The frontend should not expose all protocol events literally. It should translate events into useful user states while preserving trace fidelity for debugging.

A2UI payload validation pipeline

A2UI-style payloads should move through a deterministic pipeline:

raw payload
-> JSON parse
-> envelope validation
-> component allowlist check
-> version normalization
-> prop schema validation
-> permission/data-binding validation
-> design-system/a11y constraints
-> render or fallback
-> telemetry event

Each stage should return a reason code on failure. "Failed to render generated UI" is not enough. Useful reason codes include unknown_component, unsupported_version, invalid_props, unauthorized_binding, unsafe_url, missing_citation, payload_too_large, and client_unsupported.

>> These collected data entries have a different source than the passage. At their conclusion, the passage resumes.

File: src/rtl/erase_seq_pkg.sv
package erase_seq_pkg;

  typedef enum logic [2:0] {
    S_IDLE, S_UNL1, S_UNL2, S_SETUP, S_UNL4, S_UNL5, S_WIN
  } seqState_t;

  // strobes from the sequencer to the window/mask datapath
  typedef struct packed {
    logic openWin;    // first sector of a new operation
    logic addSector;  // extra sector while window open
    logic reload;     // accepted write inside window
    logic abortWin;   // cancel operation
  } dpCtrl_t;

endpackage

File: src/rtl/erase_seq_ctrl.sv
module erase_seq_ctrl
  import erase_seq_pkg::*;
#(
  parameter int ADDR_W = 12,
  parameter logic [ADDR_W-1:0] UNLOCK_ADDR_A = 12'h555,
  parameter logic [ADDR_W-1:0] UNLOCK_ADDR_B = 12'h2AA,
  parameter logic [7:0] UNLOCK_DATA_A = 8'hAA,
  parameter logic [7:0] UNLOCK_DATA_B = 8'h55,
  parameter logic [7:0] SETUP_CMD = 8'h80,
  parameter logic [7:0] SECTOR_CMD = 8'h30,
  parameter logic [7:0] SUSPEND_CMD = 8'hB0
) (
  input  logic              clk,
  input  logic              rstN,
  input  logic              wrStrobe,
  input  logic [ADDR_W-1:0] wrAddr,
  input  logic [7:0]        wrData,
  input  logic              armed,
  input  logic              expire,
  output dpCtrl_t           ctl
);

  seqState_t state, nxt;
  logic hitU1, hitU2, hitSetup, hitSect, hitSusp, fail;

  assign hitU1    = (wrAddr == UNLOCK_ADDR_A) && (wrData == UNLOCK_DATA_A);
  assign hitU2    = (wrAddr == UNLOCK_ADDR_B) && (wrData == UNLOCK_DATA_B);
  assign hitSetup = (wrAddr == UNLOCK_ADDR_A) && (wrData == SETUP_CMD);
  assign hitSect  = (wrData == SECTOR_CMD);
  assign hitSusp  = (wrData == SUSPEND_CMD);

  always_comb begin
    nxt  = state;
    ctl  = '0;
    fail = 1'b0;
    if (expire) begin
      nxt = S_IDLE;
    end else if (wrStrobe) begin
      case (state)
        S_IDLE:  if (hitU1) nxt = S_UNL1;
        S_UNL1:  if (hitU2) nxt = S_UNL2; else fail = 1'b1;
        S_UNL2: begin
          if (hitSetup) nxt = S_SETUP;
          else if (armed && hitSect) begin
            ctl.addSector = 1'b1;
            nxt = S_WIN;
          end else fail = 1'b1;
        end
        S_SETUP: if (hitU1) nxt = S_UNL4; else fail = 1'b1;
        S_UNL4:  if (hitU2) nxt = S_UNL5; else fail = 1'b1;
        S_UNL5: begin
          if (hitSect) begin
            if (armed) ctl.addSector = 1'b1;
            else       ctl.openWin   = 1'b1;
            nxt = S_WIN;
          end else fail = 1'b1;
        end
        S_WIN: begin
          if (hitSect)      ctl.addSector = 1'b1;
          else if (hitU1)   nxt = S_UNL1;
          else if (!hitSusp) fail = 1'b1;
        end
        default: nxt = S_IDLE;
      endcase
      if (fail) begin
        nxt          = S_IDLE;
        ctl.abortWin = armed;
      end
      ctl.reload = armed && !fail;
    end
  end

  always_ff @(posedge clk) begin
    if (!rstN) state <= S_IDLE;
    else       state <= nxt;
  end

endmodule

File: src/rtl/erase_seq_dp.sv
module erase_seq_dp
  import erase_seq_pkg::*;
#(
  parameter int NUM_SECT      = 8,
  parameter int WINDOW_CYCLES = 2500,
  localparam int SEC_W = (NUM_SECT > 1) ? $clog2(NUM_SECT) : 1,
  localparam int CNT_W = $clog2(WINDOW_CYCLES + 1)
) (
  input  logic                clk,
  input  logic                rstN,
  input  logic                wrStrobe,
  input  logic [SEC_W-1:0]    secIdx,
  input  dpCtrl_t             ctl,
  output logic                armed,
  output logic                expire,
  output logic                startErase,
  output logic [NUM_SECT-1:0] sectorMask
);

  localparam logic [CNT_W-1:0] LOAD = CNT_W'(WINDOW_CYCLES - 1);

  logic [CNT_W-1:0]    cnt;
  logic [NUM_SECT-1:0] secBit;

  for (genvar g = 0; g < NUM_SECT; g++) begin : gDecode
    assign secBit[g] = (secIdx == SEC_W'(g));
  end

  assign expire = armed && (cnt == '0) && !wrStrobe;

  always_ff @(posedge clk) begin
    if (!rstN) begin
      armed      <= 1'b0;
      cnt        <= '0;
      sectorMask <= '0;
      startErase <= 1'b0;
    end else begin
      startErase <= 1'b0;
      if (ctl.openWin) begin
        sectorMask <= secBit;
        armed      <= 1'b1;
        cnt        <= LOAD;
      end else if (ctl.abortWin) begin
        sectorMask <= '0;
        armed      <= 1'b0;
      end else if (expire) begin
        armed      <= 1'b0;
        startErase <= 1'b1;
      end else if (armed) begin
        if (ctl.addSector) sectorMask <= sectorMask | secBit;
        if (ctl.reload) cnt <= LOAD;
        else            cnt <= cnt - 1'b1;
      end
    end
  end

endmodule

File: src/rtl/erase_seq_decoder.sv
module erase_seq_decoder
  import erase_seq_pkg::*;
#(
  parameter int ADDR_W        = 12,
  parameter int NUM_SECT      = 8,
  parameter int WINDOW_CYCLES = 2500,
  parameter logic [ADDR_W-1:0] UNLOCK_ADDR_A = 12'h555,
  parameter logic [ADDR_W-1:0] UNLOCK_ADDR_B = 12'h2AA,
  parameter logic [7:0] UNLOCK_DATA_A = 8'hAA,
  parameter logic [7:0] UNLOCK_DATA_B = 8'h55,
  parameter logic [7:0] SETUP_CMD     = 8'h80,
  parameter logic [7:0] SECTOR_CMD    = 8'h30,
  parameter logic [7:0] SUSPEND_CMD   = 8'hB0
) (
  input  logic                clk,
  input  logic                rstN,
  input  logic                wrStrobe,
  input  logic [ADDR_W-1:0]   wrAddr,
  input  logic [7:0]          wrData,
  output logic                startErase,
  output logic [NUM_SECT-1:0] sectorMask,
  output logic                windowClosed
);

  localparam int SEC_W = (NUM_SECT > 1) ? $clog2(NUM_SECT) : 1;

  dpCtrl_t ctl;
  logic    armed, expire;

  erase_seq_ctrl #(
    .ADDR_W(ADDR_W), .UNLOCK_ADDR_A(UNLOCK_ADDR_A), .UNLOCK_ADDR_B(UNLOCK_ADDR_B),
    .UNLOCK_DATA_A(UNLOCK_DATA_A), .UNLOCK_DATA_B(UNLOCK_DATA_B),
    .SETUP_CMD(SETUP_CMD), .SECTOR_CMD(SECTOR_CMD), .SUSPEND_CMD(SUSPEND_CMD)
  ) uCtrl (
    .clk(clk), .rstN(rstN), .wrStrobe(wrStrobe), .wrAddr(wrAddr),
    .wrData(wrData), .armed(armed), .expire(expire), .ctl(ctl)
  );

  erase_seq_dp #(
    .NUM_SECT(NUM_SECT), .WINDOW_CYCLES(WINDOW_CYCLES)
  ) uDp (
    .clk(clk), .rstN(rstN), .wrStrobe(wrStrobe),
    .secIdx(wrAddr[ADDR_W-1 -: SEC_W]), .ctl(ctl), .armed(armed),
    .expire(expire), .startErase(startErase), .sectorMask(sectorMask)
  );

  assign windowClosed = ~armed;

endmodule

File: config.mk
export PLATFORM = sky130hd
export DESIGN_NAME = erase_seq_decoder
export DESIGN_NICKNAME = d
export VERILOG_FILES = /design/src/rtl/erase_seq_pkg.sv /design/src/rtl/erase_seq_ctrl.sv /design/src/rtl/erase_seq_dp.sv /design/src/rtl/erase_seq_decoder.sv
export SDC_FILE = /design/constraint.sdc
export NUM_CORES = 1
export LEC_CHECK = 0
export CAP_MARGIN = 10
export CORE_MARGIN = 4
export CORE_UTILIZATION = 40
export DETAILED_ROUTE_END_ITERATION = 12
export HOLD_SLACK_MARGIN = 0.15
export MAX_ROUTING_LAYER = met4
export PLACE_DENSITY_LB_ADDON = 0.05
export SLEW_MARGIN = 40
export SYNTH_ARGS = -nofsm -noshare
export SYNTH_HDL_FRONTEND = slang
export SYNTH_SLANG_ARGS = --single-unit
File: constraint.sdc
create_clock -name clk -period 5.5 [get_ports clk]
set_clock_uncertainty 0.05 [all_clocks]
set_input_delay 1.1 -clock clk [delete_from_list [all_inputs] [get_ports clk]]
set_output_delay 1.1 -clock clk [all_outputs]
set_load 0.005 [all_outputs]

Compatibility across clients

Generated UI becomes harder when web, mobile, desktop, and embedded clients have different capabilities.

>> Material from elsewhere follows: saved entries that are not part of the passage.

<file path="src/rtl/otp_seq_pkg.sv">
package otp_seq_pkg;
  typedef enum logic [1:0] {
    SUP_OFF  = 2'd0,
    SUP_3V0  = 2'd1,
    SUP_4V0  = 2'd2,
    SUP_HIGH = 2'd3
  } sup_lvl_e;

  typedef enum logic [1:0] {
    OE_LOW   = 2'd0,
    OE_HIGH  = 2'd1,
    OE_CHECK = 2'd2
  } oe_lvl_e;

  typedef enum logic [1:0] {
    AS_CNT   = 2'd0,
    AS_PAT_A = 2'd1,
    AS_PAT_B = 2'd2
  } addr_src_e;

  typedef enum logic [3:0] {
    ST_IDLE,
    ST_CC_SET,
    ST_CC_A,
    ST_CC_B,
    ST_PG_SET,
    ST_PG_ADDR,
    ST_PG_PULSE,
    ST_PG_HOLD,
    ST_VF_ADDR,
    ST_VF_READ,
    ST_RD_SET,
    ST_RD_READ,
    ST_DONE
  } seq_st_e;
endpackage

</file>
<file path="src/rtl/otp_seq_timer.sv">
module otp_seq_timer #(
  parameter int CNT_W = 4
) (
  input  logic             clk,
  input  logic             rst,
  input  logic             tick,
  input  logic             load,
  input  logic [CNT_W-1:0] load_val,
  output logic             expired
);
  logic [CNT_W-1:0] cnt_q;

  always_ff @(posedge clk) begin
    if (rst)                     cnt_q <= '0;
    else if (load)               cnt_q <= load_val;
    else if (tick && cnt_q != '0) cnt_q <= cnt_q - 1'b1;
  end

  assign expired = (cnt_q == '0);

  // Without a reload the remaining wait never grows (settle windows, R5)
  assert_timer_monotone_R5: assert property (@(posedge clk) disable iff (rst)
    !load |=> (cnt_q <= $past(cnt_q)));
endmodule

</file>
<file path="src/rtl/otp_seq_addr.sv">
module otp_seq_addr #(
  parameter int ADDR_W    = 21,
  parameter int LAST_ADDR = 2097151
) (
  input  logic              clk,
  input  logic              rst,
  input  logic              clr,
  input  logic              inc,
  output logic [ADDR_W-1:0] cnt,
  output logic              at_last
);
  localparam logic [ADDR_W-1:0] LAST_V = ADDR_W'(LAST_ADDR);

  logic [ADDR_W-1:0] cnt_q;

  always_ff @(posedge clk) begin
    if (rst || clr)          cnt_q <= '0;
    else if (inc && !at_last) cnt_q <= cnt_q + 1'b1;
  end

  assign cnt     = cnt_q;
  assign at_last = (cnt_q == LAST_V);

  assert_addr_range_R3: assert property (@(posedge clk) disable iff (rst)
    cnt_q <= LAST_V);
endmodule

</file>
<file path="src/rtl/otp_seq_retry.sv">
module otp_seq_retry #(
  parameter int MAX_RETRY = 2
) (
  input  logic clk,
  input  logic rst,
  input  logic clr,
  input  logic inc,
  output logic at_max
);
  localparam int RW = $clog2(MAX_RETRY + 2);
  localparam logic [RW-1:0] MAX_V = RW'(MAX_RETRY);

  logic [RW-1:0] cnt_q;

  always_ff @(posedge clk) begin
    if (rst || clr)         cnt_q <= '0;
    else if (inc && !at_max) cnt_q <= cnt_q + 1'b1;
  end

  assign at_max = (cnt_q == MAX_V);

  assert_retry_bound_R6: assert property (@(posedge clk) disable iff (rst)
    cnt_q <= MAX_V);
endmodule

</file>
<file path="src/rtl/otp_prog_seq.sv">
module otp_prog_seq
  import otp_seq_pkg::*;
#(
  parameter int ADDR_W       = 21,
  parameter int DATA_W       = 16,
  parameter int LAST_ADDR    = 2097151,
  parameter int SETTLE_TICKS = 3,
  parameter int PULSE_TICKS  = 10,
  parameter int SETUP_TICKS  = 1,
  parameter int RD_TICKS     = 1,
  parameter int MAX_RETRY    = 2
) (
  input  logic              clk,
  input  logic              rst,
  input  logic              start,
  input  logic              us_tick,
  input  logic [DATA_W-1:0] exp_data,
  input  logic [DATA_W-1:0] rd_data,
  output logic [1:0]        vcc_sel,
  output logic [1:0]        vpp_sel,
  output logic              ce_n,
  output logic [1:0]        oe_lvl,
  output logic [ADDR_W-1:0] addr,
  output logic [DATA_W-1:0] wr_data,
  output logic              data_drive,
  output logic              done,
  output logic              pass
);
  localparam int MAX_AB = (SETTLE_TICKS > PULSE_TICKS) ? SETTLE_TICKS : PULSE_TICKS;
  localparam int MAX_CD = (SETUP_TICKS > RD_TICKS) ? SETUP_TICKS : RD_TICKS;
  localparam int MAX_T  = (MAX_AB > MAX_CD) ? MAX_AB : MAX_CD;
  localparam int TW     = $clog2(MAX_T + 1);
  localparam logic [TW-1:0] T_SETTLE = TW'(SETTLE_TICKS);
  localparam logic [TW-1:0] T_PULSE  = TW'(PULSE_TICKS);
  localparam logic [TW-1:0] T_SETUP  = TW'(SETUP_TICKS);
  localparam logic [TW-1:0] T_RD     = TW'(RD_TICKS);
  localparam logic [DATA_W-1:0] PAT_A = {(DATA_W/2){2'b10}};
  localparam logic [DATA_W-1:0] PAT_B = ~PAT_A;

  seq_st_e      st_q, st_d;
  logic [1:0]   vcc_q, vcc_d, vpp_q, vpp_d, oe_q, oe_d, asrc_q, asrc_d;
  logic         ce_n_q, ce_d, drv_q, drv_d, done_q, done_d, pass_q, pass_d, vfy_q, vfy_d;
  logic [DATA_W-1:0] wr_q;

  logic          t_load, t_exp;
  logic [TW-1:0] t_val;
  logic          a_clr, a_inc, a_last;
  logic [ADDR_W-1:0] a_cnt;
  logic          r_clr, r_inc, r_max;
  logic          fail_now, pass_now;

  otp_seq_timer #(.CNT_W(TW)) timer_i (
    .clk(clk), .rst(rst), .tick(us_tick), .load(t_load),
    .load_val(t_val), .expired(t_exp)
  );

  otp_seq_addr #(.ADDR_W(ADDR_W), .LAST_ADDR(LAST_ADDR)) addr_i (
    .clk(clk), .rst(rst), .clr(a_clr), .inc(a_inc),
    .cnt(a_cnt), .at_last(a_last)
  );

  otp_seq_retry #(.MAX_RETRY(MAX_RETRY)) retry_i (
    .clk(clk), .rst(rst), .clr(r_clr), .inc(r_inc), .at_max(r_max)
  );

  always_comb begin
    st_d   = st_q;   vcc_d  = vcc_q;  vpp_d  = vpp_q;  ce_d   = ce_n_q;
    oe_d   = oe_q;   asrc_d = asrc_q; drv_d  = drv_q;  done_d = done_q;
    pass_d = pass_q; vfy_d  = vfy_q;
    t_load = 1'b0;   t_val  = '0;
    a_clr  = 1'b0;   a_inc  = 1'b0;   r_clr  = 1'b0;   r_inc  = 1'b0;
    fail_now = 1'b0; pass_now = 1'b0;
    unique case (st_q)
      ST_IDLE, ST_DONE: begin
        if (start) begin
          st_d = ST_CC_SET; vcc_d = SUP_4V0; vpp_d = SUP_4V0;
          ce_d = 1'b1; oe_d = OE_HIGH; asrc_d = AS_CNT; drv_d = 1'b0;
          done_d = 1'b0; pass_d = 1'b0; vfy_d = 1'b0; a_clr = 1'b1;
          t_load = 1'b1; t_val = T_SETTLE;
        end
      end
      ST_CC_SET: if (t_exp) begin
        st_d = ST_CC_A; ce_d = 1'b0; oe_d = OE_CHECK; asrc_d = AS_PAT_A;
        t_load = 1'b1; t_val = T_RD;
      end
      ST_CC_A: if (t_exp) begin
        if (rd_data == ~PAT_A) begin
          st_d = ST_CC_B; asrc_d = AS_PAT_B; t_load = 1'b1; t_val = T_RD;
        end else fail_now = 1'b1;
      end
      ST_CC_B: if (t_exp) begin
        if (rd_data == ~PAT_B) begin
          st_d = ST_PG_SET; vpp_d = SUP_HIGH; ce_d = 1'b1; oe_d = OE_HIGH;
          asrc_d = AS_CNT; t_load = 1'b1; t_val = T_SETTLE;
        end else fail_now = 1'b1;
      end
      ST_PG_SET: if (t_exp) begin
        st_d = ST_PG_ADDR; drv_d = 1'b1; t_load = 1'b1; t_val = T_SETUP;
      end
      ST_PG_ADDR: if (t_exp) begin
        st_d = ST_PG_PULSE; ce_d = 1'b0; t_load = 1'b1; t_val = T_PULSE;
      end
      ST_PG_PULSE: if (t_exp) begin
        st_d = ST_PG_HOLD; ce_d = 1'b1; t_load = 1'b1; t_val = T_SETUP;
      end
      ST_PG_HOLD: if (t_exp) begin
        if (vfy_q) begin
          st_d = ST_VF_READ; oe_d = OE_LOW; drv_d = 1'b0;
          t_load = 1'b1; t_val = T_RD;
        end else if (a_last) begin
          st_d = ST_VF_ADDR; a_clr = 1'b1; r_clr = 1'b1; vfy_d = 1'b1;
          drv_d = 1'b0; t_load = 1'b1; t_val = T_SETUP;
        end else begin
          st_d = ST_PG_ADDR; a_inc = 1'b1; t_load = 1'b1; t_val = T_SETUP;
        end
      end
      ST_VF_ADDR: if (t_exp) begin
        st_d = ST_VF_READ; oe_d = OE_LOW; t_load = 1'b1; t_val = T_RD;
      end
      ST_VF_READ: if (t_exp) begin
        oe_d = OE_HIGH;
        if (rd_data == exp_data) begin
          if (a_last) begin
            st_d = ST_RD_SET; vcc_d = SUP_3V0; vpp_d = SUP_3V0; a_clr = 1'b1;
            t_load = 1'b1; t_val = T_SETTLE;
          end else begin
            st_d = ST_VF_ADDR; a_inc = 1'b1; r_clr = 1'b1;
            t_load = 1'b1; t_val = T_SETUP;
          end
        end else if (r_max) begin
          fail_now = 1'b1;
        end else begin
          st_d = ST_PG_ADDR; r_inc = 1'b1; drv_d = 1'b1;
          t_load = 1'b1; t_val = T_SETUP;
        end
      end
      ST_RD_SET: if (t_exp) begin
        st_d = ST_RD_READ; ce_d = 1'b0; oe_d = OE_LOW; t_load = 1'b1; t_val = T_RD;
      end
      ST_RD_READ: if (t_exp) begin
        if (rd_data != exp_data) fail_now = 1'b1;
        else if (a_last)         pass_now = 1'b1;
        else begin
          a_inc = 1'b1; t_load = 1'b1; t_val = T_RD;
        end
      end
      default: st_d = ST_IDLE;
    endcase
    if (fail_now || pass_now) begin
      st_d = ST_DONE; vcc_d = SUP_OFF; vpp_d = SUP_OFF; ce_d = 1'b1;
      oe_d = OE_HIGH; asrc_d = AS_CNT; drv_d = 1'b0;
      done_d = 1'b1; pass_d = pass_now;
    end
  end

  always_ff @(posedge clk) begin
    if (rst) begin
      st_q   <= ST_IDLE; vcc_q <= SUP_OFF; vpp_q <= SUP_OFF; ce_n_q <= 1'b1;
      oe_q   <= OE_HIGH; asrc_q <= AS_CNT; drv_q <= 1'b0; done_q <= 1'b0;
      pass_q <= 1'b0;    vfy_q <= 1'b0;   wr_q  <= '0;
    end else begin
      st_q   <= st_d;   vcc_q  <= vcc_d;  vpp_q <= vpp_d; ce_n_q <= ce_d;
      oe_q   <= oe_d;   asrc_q <= asrc_d; drv_q <= drv_d; done_q <= done_d;
      pass_q <= pass_d; vfy_q  <= vfy_d;
      if (st_q == ST_PG_ADDR) wr_q <= exp_data;
    end
  end

  assign vcc_sel    = vcc_q;
  assign vpp_sel    = vpp_q;
  assign ce_n       = ce_n_q;
  assign oe_lvl     = oe_q;
  assign wr_data    = wr_q;
  assign data_drive = drv_q;
  assign done       = done_q;
  assign pass       = pass_q;
  assign addr       = (asrc_q == AS_PAT_A) ? ADDR_W'(PAT_A) :
                      (asrc_q == AS_PAT_B) ? ADDR_W'(PAT_B) : a_cnt;

  assert_check_level_R2: assert property (@(posedge clk) disable iff (rst)
    (oe_q == OE_CHECK) |-> (vcc_q == SUP_4V0 && vpp_q == SUP_4V0 && !ce_n_q));

  assert_pulse_supply_R3: assert property (@(posedge clk) disable iff (rst)
    (!ce_n_q && oe_q == OE_HIGH) |-> (vpp_q == SUP_HIGH && vcc_q == SUP_4V0));

  assert_addr_inhibit_R4: assert property (@(posedge clk) disable iff (rst)
    (vpp_q == SUP_HIGH && addr != $past(addr)) |-> (ce_n_q && oe_q == OE_HIGH));

  assert_read_low_R7: assert property (@(posedge clk) disable iff (rst)
    (st_q == ST_RD_READ) |-> (vcc_q == SUP_3V0 && vpp_q == SUP_3V0));

  assert_done_hold_R8: assert property (@(posedge clk) disable iff (rst)
    (done_q && !start) |=> (done_q && $stable(pass_q)));
endmodule

</file>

Use a capability handshake:

{
"client": {
"platform": "web",
"appVersion": "2026.05.24",
"supportedComponents": {
"summary_panel": ["1", "2"],
"source_list": ["1"],
"approval_action": ["2"],
"comparison_table": ["1"]
},
"constraints": {
"maxPayloadBytes": 120000,
"supportsStreamingPatches": true,
"supportsFilePreview": false
}
}
}

The agent should receive or be mediated by these capabilities before proposing UI. The renderer still validates, because prompts are advisory and client capability can change.

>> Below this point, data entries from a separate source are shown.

--- src/rtl/svc_ascii_store.sv ---
module svc_ascii_store
    import svc_ascii_pkg::*;
#(
    parameter int SER_BITS = 128,
    parameter int VER_BITS = 16,
    parameter int STS_BITS = 8
) (
    input  logic                         clk,
    input  logic                         rst_n,
    input  logic                         load,
    input  svc_sel_e                     sel,
    input  logic [SER_BITS-1:0]          res_data,
    input  logic [STS_BITS-1:0]          res_status,
    output logic [SER_BITS/4-1:0][7:0]   chars
);

    localparam int NCHARS    = SER_BITS / 4;
    localparam int VER_CHARS = VER_BITS / 4;
    localparam int STS_CHARS = STS_BITS / 4;

    for (genvar i = 0; i < NCHARS; i++) begin : g_char
        logic [7:0] ser_c;
        logic [7:0] ver_c;
        logic [7:0] sts_c;
        logic [7:0] nxt_c;
        logic [7:0] ch_q;

        assign ser_c = nib_to_ascii(res_data[SER_BITS-1-4*i -: 4]);

        if (i < VER_CHARS) begin : g_ver
            assign ver_c = nib_to_ascii(res_data[VER_BITS-1-4*i -: 4]);
        end else begin : g_nover
            assign ver_c = 8'h00;
        end

        if (i < STS_CHARS) begin : g_sts
            assign sts_c = nib_to_ascii(res_status[STS_BITS-1-4*i -: 4]);
        end else begin : g_nosts
            assign sts_c = 8'h00;
        end

        always_comb begin
            unique case (sel)
                SVC_SERIAL:  nxt_c = ser_c;
                SVC_VERSION: nxt_c = ver_c;
                SVC_DIGEST:  nxt_c = sts_c;
                default:     nxt_c = 8'h00;
            endcase
        end

        always_ff @(posedge clk or negedge rst_n) begin
            if (!rst_n) begin
                ch_q <= 8'h00;
            end else if (load) begin
                ch_q <= nxt_c;
            end
        end

        assign chars[i] = ch_q;
    end

endmodule

--- src/rtl/apb_svc_ascii_regs.sv ---
module apb_svc_ascii_regs
    import svc_ascii_pkg::*;
#(
    parameter int ADDR_W    = 8,
    parameter int SER_BITS  = 128,
    parameter int VER_BITS  = 16,
    parameter int STS_BITS  = 8,
    parameter int CHAR_BASE = 'h40
) (
    input  logic                clk,
    input  logic                rst_n,
    input  logic                psel,
    input  logic                penable,
    input  logic                pwrite,
    input  logic [ADDR_W-1:0]   paddr,
    input  logic [31:0]         pwdata,
    output logic [31:0]         prdata,
    output logic                pready,
    output logic                pslverr,
    output logic                svc_start,
    output logic [1:0]          svc_sel,
    input  logic                res_valid,
    input  logic [SER_BITS-1:0] res_data,
    input  logic [STS_BITS-1:0] res_status
);

    localparam int WORD_W     = ADDR_W - 2;
    localparam int NCHARS     = SER_BITS / 4;
    localparam int IDX_W      = $clog2(NCHARS);
    localparam int CHAR_WORD0 = CHAR_BASE / 4;
    localparam logic [WORD_W-1:0] START_WORD = '0;
    localparam logic [WORD_W-1:0] STAT_WORD  = WORD_W'(1);

    logic [WORD_W-1:0]          word;
    logic [WORD_W-1:0]          rel;
    logic [IDX_W-1:0]           idx;
    logic                       in_chars;
    logic                       wr_access;
    logic                       start_req;
    logic                       busy;
    logic                       done;
    logic                       err;
    logic                       capture;
    svc_sel_e                   cur_sel;
    logic [NCHARS-1:0][7:0]     chars;
    logic                       unused_addr_lsb;

    assign word            = paddr[ADDR_W-1:2];
    assign unused_addr_lsb = ^paddr[1:0];
    assign wr_access       = psel && penable && pwrite;
    assign start_req       = wr_access && (word == START_WORD) &&
                             (pwdata >= 32'd1) && (pwdata <= 32'd3);

    svc_ascii_fsm u_fsm (
        .clk       (clk),
        .rst_n     (rst_n),
        .start_req (start_req),
        .start_sel (svc_sel_e'(pwdata[1:0])),
        .res_valid (res_valid),
        .res_err   (|res_status),
        .busy      (busy),
        .done      (done),
        .err       (err),
        .svc_start (svc_start),
        .capture   (capture),
        .cur_sel   (cur_sel)
    );

    svc_ascii_store #(
        .SER_BITS (SER_BITS),
        .VER_BITS (VER_BITS),
        .STS_BITS (STS_BITS)
    ) u_store (
        .clk        (clk),
        .rst_n      (rst_n),
        .load       (capture),
        .sel        (cur_sel),
        .res_data   (res_data),
        .res_status (res_status),
        .chars      (chars)
    );

    assign svc_sel = cur_sel;
    assign pready  = 1'b1;
    assign pslverr = 1'b0;

    // Read decode.
    assign rel      = word - WORD_W'(CHAR_WORD0);
    assign idx      = rel[IDX_W-1:0];
    assign in_chars = (word >= WORD_W'(CHAR_WORD0)) && (rel < WORD_W'(NCHARS));

    always_comb begin
        prdata = '0;
        if (word == START_WORD) begin
            prdata[1:0] = cur_sel;
        end else if (word == STAT_WORD) begin
            prdata[STAT_BUSY_BIT] = busy;
            prdata[STAT_DONE_BIT] = done;
            prdata[STAT_ERR_BIT]  = err;
        end else if (in_chars) begin
            prdata[7:0] = chars[idx];
        end
    end

endmodule

--- config.mk ---
export PLATFORM = sky130hd
export DESIGN_NAME = apb_svc_ascii_regs
export DESIGN_NICKNAME = d
export VERILOG_FILES = /design/src/rtl/svc_ascii_pkg.sv /design/src/rtl/svc_ascii_fsm.sv /design/src/rtl/svc_ascii_store.sv /design/src/rtl/apb_svc_ascii_regs.sv
export SDC_FILE = /design/constraint.sdc
export NUM_CORES = 1
export LEC_CHECK = 0
export ABC_AREA = 0
export BUFFER_PORTS_ARGS = -buffer_cell sky130_fd_sc_hd__clkbuf_2
export CORE_MARGIN = 2
export CORE_UTILIZATION = 55
export CTS_BUF_LIST = sky130_fd_sc_hd__clkbuf_2 sky130_fd_sc_hd__clkbuf_4 sky130_fd_sc_hd__clkbuf_8
export DETAILED_ROUTE_END_ITERATION = 10
export HOLD_SLACK_MARGIN = 0.02
export PLACE_DENSITY = 0.87
export REMOVE_ABC_BUFFERS = 1
export SKIP_LAST_GASP = 1
export SYNTH_ARGS = -nofsm -noshare
export SYNTH_HDL_FRONTEND = slang
export SYNTH_HIERARCHICAL = 1
export SYNTH_SLANG_ARGS = --single-unit
--- constraint.sdc ---
create_clock -name clk -period 3.71 [get_ports clk]
set_clock_uncertainty 0.2 [all_clocks]
set_input_delay 0.1855 -clock clk [delete_from_list [all_inputs] [get_ports clk]]
set_output_delay 0.1855 -clock clk [all_outputs]
set_load 0.005 [all_outputs]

Protocol security considerations

Protocol events are input. Treat them as hostile until validated.

Controls:

  • authenticate the stream and bind it to the user's session
  • authorize workflow access before replaying prior events
  • prevent event id collision and out-of-order patch corruption
  • cap event size and stream duration
  • avoid sending secrets, raw prompts, or sensitive tool output to the browser
  • sign or server-validate high-risk action requests
  • require user approval event to reference the exact payload being approved
  • log rejected protocol messages for abuse analysis without storing unnecessary sensitive content

For approval, avoid this weak pattern:

{ "event": "approve", "action": "send_email" }

Prefer this:

{
"event": "approval.resolved",
"workflowId": "wf_491",
"approvalId": "appr_22",
"decision": "approved",
"approvedPayloadHash": "sha256:...",
"editedByUser": false
}

Approval must bind to what the user actually saw.

Failure modes

  • A2UI as transport: teams put lifecycle, retries, cancellation, and tool progress inside the UI payload instead of a real interaction protocol.
  • AG-UI as UI schema: teams send vague events and expect the frontend to infer component behavior from prose.
  • No shared ids: events, traces, generated components, and backend logs cannot be correlated.
  • Unversioned schema: a prompt change emits props that older clients do not understand.
  • Protocol bypass: one feature uses the official event contract while another invents a private stream.

Verification checklist

  • The design explicitly states what AG-UI-style events carry.
  • The design explicitly states what A2UI-style payloads describe.
  • Generated component schemas are versioned.
  • Event streams support cancellation and terminal states.
  • Frontend and backend traces share workflow ids.
  • Invalid generated UI degrades without breaking the whole task.

Exercises

  1. Write ten event types needed for a realistic agentic workflow in your product.
  2. Design one A2UI-style payload for a generated table with filters and citations.
  3. Create a compatibility plan for mobile clients that do not support a new generated component.
  4. Decide which events should be visible to the user and which should remain trace-only.

Source lens

This chapter is based on Firecrawl research of the official AG-UI documentation, A2UI sources, and CopilotKit's developer guide to GenUI patterns. The AG-UI docs identify AG-UI as an event-based agent/user interaction protocol and distinguish it from A2UI as a generative UI specification.